Evans v. Lynch

Decision Date27 January 1968
Docket NumberNo. 44905,44905
Citation200 Kan. 331,436 P.2d 867
PartiesThomas M. EVANS, Appellant, v. John A. and Maureen C. LYNCH. Appellees.
CourtKansas Supreme Court

Syllabus by the Court

1. Where no material issue of fact is in dispute, an action may be disposed of by summary judgment, pursuant to the provisions of K.S.A. 60-256.

2. It is elementary that an oral agreement for the sale of real estate is unenforceable under the statute of frauds unless the same has been taken out of the statute by partial performance.

3. An oral agreement for the sale of real estate which is unenforceable under the statute of frauds affords no basis for an action to recover damages occasioned by its breach.

4. The record is examined in an action to recover damages resultiang from the breach of an alleged oral contract for the sale of a house and it is held: (1) The circumstances shown in the opinion do not meet the test required to remove an oral agreement from the statute of frauds on the basis of partial performance; (2) there being no material issues of fact in dispute the trial court correctly entered summary judgment for the defendants.

Frank C. Sabatini, Topeka, argued the cause and was on the brief for appellant.
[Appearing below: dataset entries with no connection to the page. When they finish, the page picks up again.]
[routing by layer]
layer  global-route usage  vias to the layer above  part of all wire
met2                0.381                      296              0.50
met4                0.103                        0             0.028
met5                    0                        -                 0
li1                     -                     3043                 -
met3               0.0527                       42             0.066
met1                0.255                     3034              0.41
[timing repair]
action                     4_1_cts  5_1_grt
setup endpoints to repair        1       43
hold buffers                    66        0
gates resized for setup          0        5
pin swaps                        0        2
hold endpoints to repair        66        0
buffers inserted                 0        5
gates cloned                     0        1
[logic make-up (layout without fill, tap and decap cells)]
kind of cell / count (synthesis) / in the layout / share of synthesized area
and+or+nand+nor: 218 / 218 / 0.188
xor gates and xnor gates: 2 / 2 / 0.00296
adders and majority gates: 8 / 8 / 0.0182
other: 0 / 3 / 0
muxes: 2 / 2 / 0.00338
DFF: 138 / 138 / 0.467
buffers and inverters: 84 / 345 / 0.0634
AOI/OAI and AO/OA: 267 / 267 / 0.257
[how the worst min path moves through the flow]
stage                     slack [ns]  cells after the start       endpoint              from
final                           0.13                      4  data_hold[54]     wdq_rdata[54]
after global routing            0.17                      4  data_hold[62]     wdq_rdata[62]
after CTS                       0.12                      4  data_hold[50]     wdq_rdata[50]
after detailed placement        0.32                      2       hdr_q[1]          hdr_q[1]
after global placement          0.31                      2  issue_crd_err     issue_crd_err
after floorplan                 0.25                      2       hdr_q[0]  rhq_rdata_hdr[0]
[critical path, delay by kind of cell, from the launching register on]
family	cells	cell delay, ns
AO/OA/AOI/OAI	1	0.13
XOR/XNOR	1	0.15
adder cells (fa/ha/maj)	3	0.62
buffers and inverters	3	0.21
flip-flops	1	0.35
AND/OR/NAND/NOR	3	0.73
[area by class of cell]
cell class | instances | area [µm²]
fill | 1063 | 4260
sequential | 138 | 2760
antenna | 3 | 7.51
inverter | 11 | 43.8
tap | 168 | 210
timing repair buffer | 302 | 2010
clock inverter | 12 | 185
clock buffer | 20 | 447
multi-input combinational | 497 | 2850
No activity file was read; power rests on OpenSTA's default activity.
===== src/rtl/mc_ctrl_irq.sv =====
// rtl/mc_ctrl_irq.sv - multi-cycle MIPS control unit with wait states, interrupts and reserved-instruction trap
module mc_ctrl_irq #(
    parameter int NIRQ    = 6,
    parameter int RI_CODE = 10
) (
    input  logic            clk,
    input  logic            rst,
    input  logic [31:0]     instr,
    input  logic            zero,
    input  logic            mem_rdy,
    input  logic [NIRQ-1:0] irq,
    input  logic [NIRQ-1:0] im,
    input  logic            ie,
    input  logic            exl,
    output logic [3:0]      fsm,
    output logic            pcwr,
    output logic            irwr,
    output logic            regwrite,
    output logic            alusrc,
    output logic            memread,
    output logic            memwrite,
    output logic            isbyte,
    output logic [2:0]      npc_sel,
    output logic [1:0]      regdst,
    output logic [2:0]      memtoreg,
    output logic [1:0]      ext_op,
    output logic [2:0]      alu_ctr,
    output logic            cp0_wen,
    output logic            epcwr,
    output logic            exlset,
    output logic            exlclr,
    output logic [4:0]      exc_code
);

    typedef enum logic [3:0] {
        S_FETCH  = 4'd0,
        S_DECODE = 4'd1,
        S_MEMADR = 4'd2,
        S_MEMRD  = 4'd3,
        S_WBMEM  = 4'd4,
        S_MEMWR  = 4'd5,
        S_EXE    = 4'd6,
        S_WBALU  = 4'd7,
        S_BRANCH = 4'd8,
        S_JUMP   = 4'd9,
        S_INT    = 4'd10,
        S_EXC    = 4'd11
    } state_t;

    localparam logic [4:0] RI = 5'(RI_CODE);

    state_t state;

    logic [5:0] op;
    logic [5:0] funct;
    logic [4:0] rs;
    logic       unused_fields;

    assign op            = instr[31:26];
    assign funct         = instr[5:0];
    assign rs            = instr[25:21];
    assign unused_fields = ^instr[20:6];

    logic rtype, cop0;
    logic i_addu, i_subu, i_slt, i_and, i_jr;
    logic i_addi, i_addiu, i_andi, i_ori, i_lui;
    logic i_lw, i_lb, i_sw, i_sb;
    logic i_beq, i_bne, i_j, i_jal;
    logic i_eret, i_mfc0, i_mtc0;

    assign rtype   = (op == 6'h00);
    assign cop0    = (op == 6'h10);
    assign i_addu  = rtype && (funct == 6'h21);
    assign i_subu  = rtype && (funct == 6'h23);
    assign i_slt   = rtype && (funct == 6'h2a);
    assign i_and   = rtype && (funct == 6'h24);
    assign i_jr    = rtype && (funct == 6'h08);
    assign i_addi  = (op == 6'h08);
    assign i_addiu = (op == 6'h09);
    assign i_andi  = (op == 6'h0c);
    assign i_ori   = (op == 6'h0d);
    assign i_lui   = (op == 6'h0f);
    assign i_lw    = (op == 6'h23);
    assign i_lb    = (op == 6'h20);
    assign i_sw    = (op == 6'h2b);
    assign i_sb    = (op == 6'h28);
    assign i_beq   = (op == 6'h04);
    assign i_bne   = (op == 6'h05);
    assign i_j     = (op == 6'h02);
    assign i_jal   = (op == 6'h03);
    assign i_eret  = cop0 && (rs == 5'h10) && (funct == 6'h18);
    assign i_mfc0  = cop0 && (rs == 5'h00);
    assign i_mtc0  = cop0 && (rs == 5'h04);

    logic c_ralu, c_imm, c_load, c_store, c_branch, c_jump, c_cp0;

    assign c_ralu   = i_addu | i_subu | i_slt | i_and;
    assign c_imm    = i_addi | i_addiu | i_andi | i_ori | i_lui;
    assign c_load   = i_lw | i_lb;
    assign c_store  = i_sw | i_sb;
    assign c_branch = i_beq | i_bne;
    assign c_jump   = i_j | i_jal | i_jr | i_eret;
    assign c_cp0    = i_mfc0 | i_mtc0;

    // eret clears EXL in the same cycle, so its interrupt check ignores exl
    logic req_any, pend_now, complete;

    assign req_any  = |(irq & im);
    assign pend_now = req_any && ie && ((state == S_JUMP && i_eret) || !exl);
    assign complete = (state == S_WBMEM) || (state == S_WBALU) ||
                      (state == S_BRANCH) || (state == S_JUMP) ||
                      (state == S_MEMWR && mem_rdy);

    always_ff @(posedge clk or posedge rst) begin
        if (rst) begin
            state    <= S_FETCH;
            exc_code <= 5'd0;
        end else if (complete) begin
            if (pend_now) begin
                state    <= S_INT;
                exc_code <= 5'd0;
            end else begin
                state    <= S_FETCH;
            end
        end else begin
            case (state)
                S_FETCH:  if (mem_rdy) state <= S_DECODE;
                S_DECODE: begin
                    if (c_ralu || c_imm || c_cp0)  state <= S_EXE;
                    else if (c_branch)             state <= S_BRANCH;
                    else if (c_jump)               state <= S_JUMP;
                    else if (c_load || c_store)    state <= S_MEMADR;
                    else begin
                        state    <= S_EXC;
                        exc_code <= RI;
                    end
                end
                S_MEMADR: state <= c_load ? S_MEMRD : S_MEMWR;
                S_MEMRD:  if (mem_rdy) state <= S_WBMEM;
                S_MEMWR:  state <= S_MEMWR;
                S_EXE:    state <= S_WBALU;
                default:  state <= S_FETCH;
            endcase
        end
    end

    assign fsm = state;

    logic [2:0] alu_op;

    always_comb begin
        alu_op = 3'b000;
        if (i_subu)                alu_op = 3'b001;
        else if (i_slt)            alu_op = 3'b011;
        else if (i_and || i_andi)  alu_op = 3'b100;
        else if (i_ori || i_lui)   alu_op = 3'b010;
    end

    always_comb begin
        pcwr     = 1'b0;
        irwr     = 1'b0;
        regwrite = 1'b0;
        alusrc   = 1'b0;
        memread  = 1'b0;
        memwrite = 1'b0;
        isbyte   = 1'b0;
        npc_sel  = 3'b000;
        regdst   = 2'b00;
        memtoreg = 3'b000;
        ext_op   = 2'b00;
        alu_ctr  = 3'b000;
        cp0_wen  = 1'b0;
        epcwr    = 1'b0;
        exlset   = 1'b0;
        exlclr   = 1'b0;
        case (state)
            S_FETCH: begin
                memread = 1'b1;
                pcwr    = mem_rdy;
                irwr    = mem_rdy;
            end
            S_MEMADR: begin
                alusrc = 1'b1;
                ext_op = 2'b01;
            end
            S_MEMRD: begin
                memread = 1'b1;
                isbyte  = i_lb;
            end
            S_WBMEM: begin
                regwrite = 1'b1;
                memtoreg = 3'b001;
            end
            S_MEMWR: begin
                memwrite = 1'b1;
                isbyte   = i_sb;
            end
            S_EXE: begin
                alusrc  = c_imm;
                alu_ctr = alu_op;
                if (i_lui)                ext_op = 2'b10;
                else if (i_andi || i_ori) ext_op = 2'b00;
                else if (c_imm)           ext_op = 2'b01;
            end
            S_WBALU: begin
                regwrite = c_ralu | c_imm | i_mfc0;
                regdst   = c_ralu ? 2'b01 : 2'b00;
                memtoreg = i_mfc0 ? 3'b011 : 3'b000;
                cp0_wen  = i_mtc0;
            end
            S_BRANCH: begin
                alu_ctr = 3'b001;
                npc_sel = 3'b001;
                pcwr    = (i_beq && zero) || (i_bne && !zero);
            end
            S_JUMP: begin
                pcwr   = 1'b1;
                exlclr = i_eret;
                if (i_jr)        npc_sel = 3'b011;
                else if (i_eret) npc_sel = 3'b101;
                else             npc_sel = 3'b010;
                if (i_jal) begin
                    regwrite = 1'b1;
                    regdst   = 2'b10;
                    memtoreg = 3'b010;
                end
            end
            S_INT, S_EXC: begin
                pcwr    = 1'b1;
                npc_sel = 3'b100;
                epcwr   = 1'b1;
                exlset  = 1'b1;
            end
            default: ;
        endcase
    end

endmodule
## config.mk

```make
export PLATFORM = sky130hd
export DESIGN_NAME = read_pointer_handler
export DESIGN_NICKNAME = d
export VERILOG_FILES = /design/src/rtl/read_pointer_handler.sv
export SDC_FILE = /design/constraint.sdc
export NUM_CORES = 1
export LEC_CHECK = 0
export CAP_MARGIN = 10
export CORE_UTILIZATION = 35
export CTS_BUF_LIST = sky130_fd_sc_hd__clkbuf_16
export CTS_CLUSTER_SIZE = 30
export DETAILED_ROUTE_END_ITERATION = 8
export HOLD_SLACK_MARGIN = 0.12
export PLACE_DENSITY = 0.74
export SYNTH_ARGS = -nofsm -noshare
export SYNTH_HDL_FRONTEND = slang
export SYNTH_SLANG_ARGS = --single-unit
```

## constraint.sdc

```tcl
create_clock -name read_clock -period 2 [get_ports read_clock]
set_clock_uncertainty 0.05 [all_clocks]
set_input_delay 0.2 -clock read_clock [delete_from_list [all_inputs] [get_ports read_clock]]
set_output_delay 0.2 -clock read_clock [all_outputs]
set_load 0.03 [all_outputs]
```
Arthur E. Palmer, Topeka, argued the cause, and Marlin S. Casey, Ernest J. Rice, Murray F. Hardesty, Glenn D. Cogswell, Gerald L. Goodell, Wayne T. Stratton, Robert E. Edmonds, and Thomas E. Wright, Topeka, were with him on the brief for appellees.

FONTRON, Justice.

This action stems from a series of transactions occurring in 1963 and 1964 which the plaintiff, Thomas M. Eveans, contends resulted in an agreement on the part of Dr. and Mrs. Lynch, the defendants, to purchase certain real estate. The trial court sustained the defendants' motion for summary judgment and the plaintiff has appealed. The parties will be referred to either by name or as plaintiff and defendants, respectively.

On July 15, 1963, the parties entered into a written lease under the terms of which the defendants leased a Topeka residence from the plaintiff for a term of twelve months, commencing July 22, 1963, at a monthly rental of $225. The lease contained a provision giving defendants the right to purchase the property during the period covered by the lease for the sum of $36,000, less a credit of one-half the rent already paid.

Contemporaneously with the lease the parties executed a written agreement which provided that Evens, in consideration of the lease, granted defendants the option to purchase the property on the following terms: 1. Dr. and Mrs. Lynch agreed that prior to January 22, 1964, they would enter into a purchase agreement with plaintiff or give written notice they did not wish to purchase. 2. If defendants declined to buy the property, the written lease should remain in force until its natural expiration. 3. Should defendants elect to buy the property, a purchase agreement should be executed forthwith. 4. That if the defendants moved from Topeka after the option was exercised, but before July 22, 1964, plaintiff would repurchase the property under certain prescribed conditions.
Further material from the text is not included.